The F.D.A. had asked Pfizer-BioNtech and Moderna to expand the size of their pediatric trials in order to detect less common side effects of the vaccines. Even so, the Pfizer-BioNTech trial was not large enough to detect rare adverse events.
Experts on the C.D.C. panel spent some time deliberating a rare side effect of vaccination called myocarditis, an inflammation of the heart muscle. The risk is highest in males ages 16 to 29, but even in that group, a majority recover quickly.
The risk appears to decline in children 12 to 15, and is expected to be even lower in younger children, experts said at the meeting. Covid itself is far more likely to cause myocarditis, and a more severe version of it, studies have shown.
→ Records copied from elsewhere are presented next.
## src/rtl/seconds_counter_pkg.sv

```systemverilog
// Shared widths, limits and the count-step decode used by the seconds counter.
`timescale 1ns/1ps
package seconds_counter_pkg;

  localparam int SEC_W               = 6;
  localparam int SEC_MODULUS_DEFAULT = 60;
  localparam int SEC_MAX             = SEC_MODULUS_DEFAULT - 1;

  typedef enum logic [2:0] {
    ACT_HOLD    = 3'd0,
    ACT_INC     = 3'd1,
    ACT_WRAP    = 3'd2,
    ACT_RECOVER = 3'd3,
    ACT_CLEAR   = 3'd4
  } count_action_e;

endpackage

```

## src/rtl/mod_n_counter.sv

```systemverilog
// Generic modulo-N wrap counter with a combinational wrap strobe.
// The optional synchronous clear exists only under SECONDS_COUNTER_CLEAR_EN.
`timescale 1ns/1ps
module mod_n_counter
  import seconds_counter_pkg::*;
#(
  parameter int WIDTH   = SEC_W,
  parameter int MODULUS = SEC_MODULUS_DEFAULT
) (
  input  logic             clk,
  input  logic             rst_n,
  input  logic             enable,
`ifdef SECONDS_COUNTER_CLEAR_EN
  input  logic             clear,
`endif
  output logic [WIDTH-1:0] count,
  output logic             wrap
);

  localparam logic [WIDTH-1:0] MAX_COUNT = WIDTH'(MODULUS - 1);

  logic [WIDTH-1:0] count_d;
  logic [WIDTH-1:0] count_q;
  count_action_e    action;

  // An out-of-range value (e.g. after an upset) is recovered to 0 with no wrap.
  always_comb begin
    action  = ACT_HOLD;
    count_d = count_q;
`ifdef SECONDS_COUNTER_CLEAR_EN
    if (clear) begin
      action = ACT_CLEAR;
    end else
`endif
    if (enable) begin
      if (count_q == MAX_COUNT) begin
        action = ACT_WRAP;
      end else if (count_q > MAX_COUNT) begin
        action = ACT_RECOVER;
      end else begin
        action = ACT_INC;
      end
    end

    case (action)
      ACT_INC:     count_d = count_q + WIDTH'(1);
      ACT_WRAP:    count_d = '0;
      ACT_RECOVER: count_d = '0;
      ACT_CLEAR:   count_d = '0;
      default:     count_d = count_q;
    endcase
  end

  always_ff @(posedge clk or negedge rst_n) begin
    if (!rst_n) begin
      count_q <= '0;
    end else begin
      count_q <= count_d;
    end
  end

  assign count = count_q;
  assign wrap  = (action == ACT_WRAP);

endmodule

```

## src/rtl/seconds_counter.sv

```systemverilog
// Seconds counter: modulo-MODULUS count with a registered one-cycle minute tick.
// Optional synchronous clear port enabled by defining SECONDS_COUNTER_CLEAR_EN.
`timescale 1ns/1ps
module seconds_counter
  import seconds_counter_pkg::*;
#(
  parameter int MODULUS = SEC_MODULUS_DEFAULT
) (
  input  logic             clk,
  input  logic             rst_n,
  input  logic             enable,
`ifdef SECONDS_COUNTER_CLEAR_EN
  input  logic             clear,
`endif
  output logic [SEC_W-1:0] seconds,
  output logic             tick_minute
);

  logic wrap;
  logic tick_minute_d;
  logic tick_minute_q;

  mod_n_counter #(
    .WIDTH   (SEC_W),
    .MODULUS (MODULUS)
  ) u_counter (
    .clk    (clk),
    .rst_n  (rst_n),
    .enable (enable),
`ifdef SECONDS_COUNTER_CLEAR_EN
    .clear  (clear),
`endif
    .count  (seconds),
    .wrap   (wrap)
  );

  // The tick is registered alongside the count so it lines up with seconds == 0.
  always_comb begin
    tick_minute_d = wrap;
  end

  always_ff @(posedge clk or negedge rst_n) begin
    if (!rst_n) begin
      tick_minute_q <= 1'b0;
    end else begin
      tick_minute_q <= tick_minute_d;
    end
  end

  assign tick_minute = tick_minute_q;

endmodule

```

## config.mk

```make
export PLATFORM = sky130hd
export DESIGN_NAME = seconds_counter
export DESIGN_NICKNAME = d
export VERILOG_FILES = /design/src/rtl/seconds_counter_pkg.sv /design/src/rtl/mod_n_counter.sv /design/src/rtl/seconds_counter.sv
export SDC_FILE = /design/constraint.sdc
export NUM_CORES = 1
export LEC_CHECK = 0
export ABC_AREA = 0
export CAP_MARGIN = 25
export CORE_AREA = 2 2 39 41
export DETAILED_ROUTE_END_ITERATION = 12
export DIE_AREA = 0 0 41 43
export SYNTH_ARGS = -nofsm -noshare
export SYNTH_HDL_FRONTEND = slang
export SYNTH_SLANG_ARGS = --single-unit
export TNS_END_PERCENT = 20
```

## constraint.sdc

```tcl
create_clock -name clk -period 1.11 [get_ports clk]
set_input_delay 0.333 -clock clk [delete_from_list [all_inputs] [get_ports clk]]
set_output_delay 0.333 -clock clk [all_outputs]
set_load 0.05 [all_outputs]
```

==> impl_results.md <==
* Part of the Yosys area used for sequential elements at 0.481
* Site Rows at 14
* Worst relative slew slack at 0.784
* Clock Root Buffer: clkbuf_4
* Count of boundary I/O pins at 10
* Largest stage delay, worst path at 0.40 ns
* R2R cell count at 5
* Final Total Pwr at between 1500 and 2000 uW
* Count of antenna-violating nets left after detailed routing at 0
* Leakage power figure at 0.000268 uW
* Combined buffer and inverter count along the critical path at 1
* Die width at about 41 microns
* Number of antenna violations at the first check in global routing at 0
* Highest fanout seen on the critical path at 4
* GPL Wtd Cong at 0.811
* Result of the run: finished with violations
* Post-synthesis instance area at 364 sq um
* Synth Instances at 38
* Fin. Hold Viols at 0
* Yosys warnings at 0
* Commonest cells after routing, fill and taps aside: buf_12 (7), buf_4 (7), dfrtp_2 (6), nand2_1 (5), nor2_1 (4)
* Clock-pin slew on the worst setup and hold paths at ~0.050 ns
* Clock latency reported for the late side of the worst-skew pair at around 0.25 ns
* DR WL/cell at between 10 and 15 microns
* Detailed-route via count at roughly 360
* Master of the slowest instance on the critical path: dfrtp_2
* Area of the die at 1760 sq um
* Dpl hpwl at 616 microns
* Number of DRC violations after detailed-routing iteration 0 at 6
* Vert. Die Dim at between 40 and 50 microns
* Synth top area share at 0.481
* Failing checks: setup timing
* CTS sink cnt at 7
* Pwr dens at 2800 nW/um^2
* Sort of element at the start of the critical path: flop
* Number of register bits inferred by synthesis at 7
* Post-route worst setup slack at -0.168 ns
* Cells taking the most area after synthesis: dfrtp_1 (48%), nand2_1 (5.2%), o21ai_0 (4.1%)
* Worst-case vdd ir drop at roughly 1.6 mV
* First-pass GRT wire length at 1410 microns
* Measured slew at the worst slew-check pin at 0.323 ns
* Aggregate global routing overflow at 0
* Largest area contributor in the netlist: dfrtp_1
* Antenna diode count at 0
* Type of the worst setup path: flop to flop
* Post-route minimum period at 1.28 ns
* Unrepaired setup endpoints after global routing: true
* Kind of end point of the critical path: flop
* Via density per instance at 5.03
* Syn Area/Cell at roughly 9.6 sq um
* List of cells traversed by the critical path: buf_4, ha_4, o2111a_2, o21ai_1, a22o_1
* Skew final at 0.00198 ns
* Worst endpoint required time at 1.30 ns
* Hold WC Path Type: primary input to async pin
* Post-route clock period utilization at 1.15
* Number of failing setup endpoints in the final timing report at 13
* Gate family responsible for the most delay along the worst path: compound AO/OA/AOI/OAI gates
* Critical register-to-register path endpoint: u_counter.count[3]
* Deepest clock path buffer count at 2
* DRC Markers at 0
* Core footprint at about 1400 sq um
* Post-layout nets at 61
* Pins Over Slew Limit at 0
* Upper clock frequency limit at 0.782 GHz
* Number of buffers added to fix hold violations after cts at 0
* Gr usage total at 0.126
* Max-cap violations at 0
* RR Startpoint: u_counter.count[0]
* WHS at 0.340 ns
* R2R Setup Slk at -0.17 ns
* CTS tree: yes
* Fraction of final layout cells with drive strength greater than 1 at 0.464
* Number of global-route vias before repair at 311
* Total clock buffers created by CTS at 3
* Post-synth net total at 42
* Post-synth cell types at 22
* Placement Setup Slack at -0.371 ns
* Total number of H-tree levels at 1
* Signal arrival time at the worst endpoint at between 1 and 1.5 ns
* Detailed Route WL at between 800 and 900 microns
* Initial cell density of the core at 0.263
* Initial DRT Pass Iterations at 4
* Largest net degree at the start of global routing at 11
* Crit. path cell count at 5
* Total of buffers placed on input and output ports at 9
* Area growth syn-to-layout at 72.9%
layer usage:
metal / global-route usage / vias to the layer above / share of wire
li1: - / 175 / -
met1: 0.164 / 172 / 0.44
met2: 0.169 / 13 / 0.48
met3: 0.0471 / 2 / 0.053
met4: 0.0800 / 0 / 0.021
met5: 0 / - / 0
worst reg2reg max path, cell delays in order (launching register included):
cell and delay [ns]:
dfrtp_2 0.40, buf_4 0.14, ha_4 0.16, o2111a_2 0.26
o21ai_1 0.12, a22o_1 0.14
repair_timing:
| item | 4_1_cts | 5_1_grt |
|---|---|---|
| gates cloned | 0 | 0 |
| setup buffers | 2 | 0 |
| endpoints found under the setup margin | 12 | 13 |
| pin swaps | 2 | 1 |
| resized for setup | 2 | 1 |
Yosys cell counts:
master,number
or3b_1,1
a21oi_1,1
o31ai_1,1
or2b_1,1
nor2_1,4
nand3_1,1
buf_6,1
nand2_1,5
nor3_1,1
ha_1,1
and3_1,1
o21ai_1,1
nand4_1,1
o21ai_0,3
a41oi_1,1
a22o_1,1
a31oi_1,2
buf_2,1
o2bb2ai_1,1
o2111a_2,1
dfrtp_1,7
inv_1,1
worst max path at each step:
stage	start	end	slack, ns
after floorplan	u_counter.count[1]	u_counter.count[3]	-0.18
after global placement	enable	u_counter.count[2]	-0.37
after detailed placement	enable	u_counter.count[2]	-0.37
after CTS	u_counter.count[0]	u_counter.count[3]	-0.17
after global routing	u_counter.count[0]	u_counter.count[3]	-0.20
final	u_counter.count[0]	u_counter.count[3]	-0.17
power breakdown:
| part | switching (uW) | internal (uW) |
|---|---|---|
| logic | 493 | 504 |
| registers | 183 | 353 |
| clock network | 93.9 | 137 |
final cells by class:
cell class	instances	area [sq um]
clock buffers	4	26.3
fillers	134	754
inverters	1	3.75
multi-input cells	28	185
flip-flops and latches	7	183
well taps	16	20.0
repair buffers	16	211
per-stage QoR:
step	instance area (sq um)	TNS [ns]	std cells	util
floorplan	384	-0.706	38	-
CTS	626	-1.38	72	0.452
detailed placement	586	-1.95	66	0.423
finish	629	-1.33	72	0.455
global route	629	-1.84	72	0.455
global placement	586	-1.84	66	0.423
registers in the layout, indices dropped and copies added (netlist names):
signal,flops
tick_minute,1
u_counter.count,6
cell families (layout without fill, tap and decap cells):
group,Yosys count,in the layout,synth area share
compound gates,12,12,0.230
fa+ha+maj,1,1,0.0344
buf+inv,3,21,0.0550
flops,7,7,0.481
simple gates,15,15,0.199
No activity file was read; power rests on OpenSTA's default activity.
==> patch: new RTL, same settings <==
Change the package constant `SEC_W` from 6 to 7.
--- a/src/rtl/seconds_counter_pkg.sv
+++ b/src/rtl/seconds_counter_pkg.sv
@@ -4,3 +4,3 @@
 
-  localparam int SEC_W               = 6;
+  localparam int SEC_W               = 7;
   localparam int SEC_MODULUS_DEFAULT = 60;
Interface: changed (resized seconds); port bits go from 10 to 11. The function was not compared with the original's and may differ.
==> patch against the unedited design <==
The run still ends with negative setup slack left. Critical path depth shrank 1. Clock skew rose by 0.0072 ns. Synthesized area increased by 14%. Critical path type unchanged. Power increased by 39%. Routed wire length is 21% higher. Highest routed layer is now met3. Cell area grew 37%. Critical endpoint unchanged. Sequential cell count increased by 1. Worst setup slack got worse by 0.12 ns.
==> patch: results (changes against the unedited design) <==
stage	metric	value	unit	change
route	wire length per cell	11.9	um	+1.1%
route	DR vias/cell	4.80		-4.5%
timing	setup TNS	-2.70	ns	-1.37 ns
placed_design	placed cell count	80		+21%
outcome	status	finished, violations left		
placed_design	DP HPWL	754	um	+22%
layout	post-layout util	62.4	%	+17 points
layout	# fillers	111		-17%
synthesis	commonest cells in the netlist	dfrtp_1, mux2i_1, nand3_1		
outcome	failing checks	negative setup slack		
layout	Finished Layout Cells	86		+19%
synthesis	Cell variety after synth	22		unchanged
pwr	leakage power	0.383	nW	+43%
global_routing	vias in the first global route	395		+27%
synthesis	Most used DFF post-synth	dfrtp_1		
pwr	Internal	1.47	mW	+47%
timing	worst setup margin	-0.292	ns	-0.123 ns
placed_design	DP Worst Slack	-0.303	ns	+0.0682 ns
placed_design	I/O Buffers	10		+1
synthesis	register area share after synthesis	48.0	%	-0.062 points
worst_setup_path	Worst Path Arrival	1.59	ns	+0.13 ns
cts	clock tree buffer depth	2		unchanged
synthesis	Avg Inst Size Synth	11.0	um^2	+14%
worst_setup_path	Largest stage delay, worst path	0.50	ns	+0.10 ns
pwr	worst ir drop on vdd	1.72	mV	+5.2%
timing	Setup-failing EPs final	14		+1
layout	nets	75		+23%
placed_design	Final GP Congestion	0.808		-0.37%
worst_setup_path	worst setup path end	u_counter.count[3]		
timing	Post-Route Skew	0.00917	ns	+0.00719 ns
worst_setup_path	worst r2r path cells	4		-1
route	DRT iter0 DRCs	2		-4
cts	worst-skew pair later-pin latency	0.26	ns	
layout	layout cells sized above 1	60.0	%	+14 points
global_routing	pin count of the biggest net entering global routing	13		+2
global_routing	GRT Total Usage	15.3	%	+2.6 points
worst_setup_path	Crit Path Max Fanout	3		-1
worst_setup_path	slowest stage cell on the critical path	dfrtp_4		
synthesis	top cells by area, synth	dfrtp_1, mux2i_1, a2111oi_4, nand3_1, ha_1		
layout	Largest register FFs	7		+1
timing	Relative slew margins	77.7	%	-0.70 points
worst_setup_path	Crit. Startpoint	u_counter.count[0]		
global_routing	first-pass GRT wire length	1.70	mm	+21%
-- patch: cell types whose count changed after synthesis, sizes merged, moves of 3 or more --
cell,change
o21ai,-3
mux2i,+3
nand2,-3
nor2,-3
-- patch: area by class of cell --
type                    count  area share (%)
repair buffers             29            42.3
multi-input cells          27            26.8
flip-flops and latches      8            24.6
clock buffers               4            3.04
well taps                  16            2.32
inverters                   2           0.870
-- patch: per-layer routing --
layer  global-route usage, %  wire length [um]  up-vias
li1                        -                 -      208
met1                    18.0               470      199
met2                    21.6               527        6
met3                    3.14                22        0
met4                    14.0                 0        0
met5                       0                 0        -
-- patch: worst min path at each step --
stage | slack (ns) | end | startpoint | depth (start not counted)
finish | 0.35 | u_counter.count[6] | rst_n | 2
global route | 0.37 | u_counter.count[0] | rst_n | 2
CTS | 0.35 | u_counter.count[0] | rst_n | 2
detailed placement | 0.52 | tick_minute | u_counter.count[6] | 1
global placement | 0.52 | tick_minute | u_counter.count[6] | 1
floorplan | 0.04 | tick_minute | rst_n | 0
-- patch: timing repair --
item,CTS,global route
resized for setup,10,2
gates cloned,0,0
setup endpoints to repair,14,15
pin swaps,4,1
setup buffers,2,0
-- patch: kinds of logic after synthesis --
group	Yosys count	share of synthesized area (%)
multiplexers	3	7.21
AND/OR/NAND/NOR	15	21.0
buffers and inverters	3	3.00
adder cells (fa/ha/maj)	1	3.00
flip-flops	8	48.0
AO/OA/AOI/OAI	8	17.7
-- patch: power groups by stage --
| stage | Combinational, mW | Clock [mW] | Sequential, mW |
|---|---|---|---|
| after detailed placement | 1.44 | 0 | 0.554 |
| after floorplan | 0.329 | 0 | 0.885 |
| after global routing | 1.73 | 0.279 | 0.567 |
| after CTS | 1.62 | 0.263 | 0.549 |
| after global placement | 1.41 | 0 | 0.552 |
| final | 1.64 | 0.251 | 0.550 |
The C.D.C. has not definitively linked any deaths from myocarditis to vaccination, said Dr. Matthew Oster, a C.D.C. scientist who presented myocarditis data at the meeting. “Getting Covid, I think, is much riskier to the heart than this vaccine, no matter what age or sex,” Dr. Oster said.
Given the millions of Americans who are still unvaccinated, immunizing younger children is unlikely to bring the country to the “herd immunity” threshold — the point at which virus transmission stalls. Still, vaccinating children may help to curtail virus spread by giving the virus fewer entryways into the community.
And it may help to protect people who don’t respond well to the vaccine, such as organ transplant recipients, cancer patients and others with impaired immune responses.
“Too many children have either lost a parent or become orphaned in this pandemic, which is incredibly tragic,” said Dr. Camille Kotton, who cares for immunocompromised people at Massachusetts General Hospital.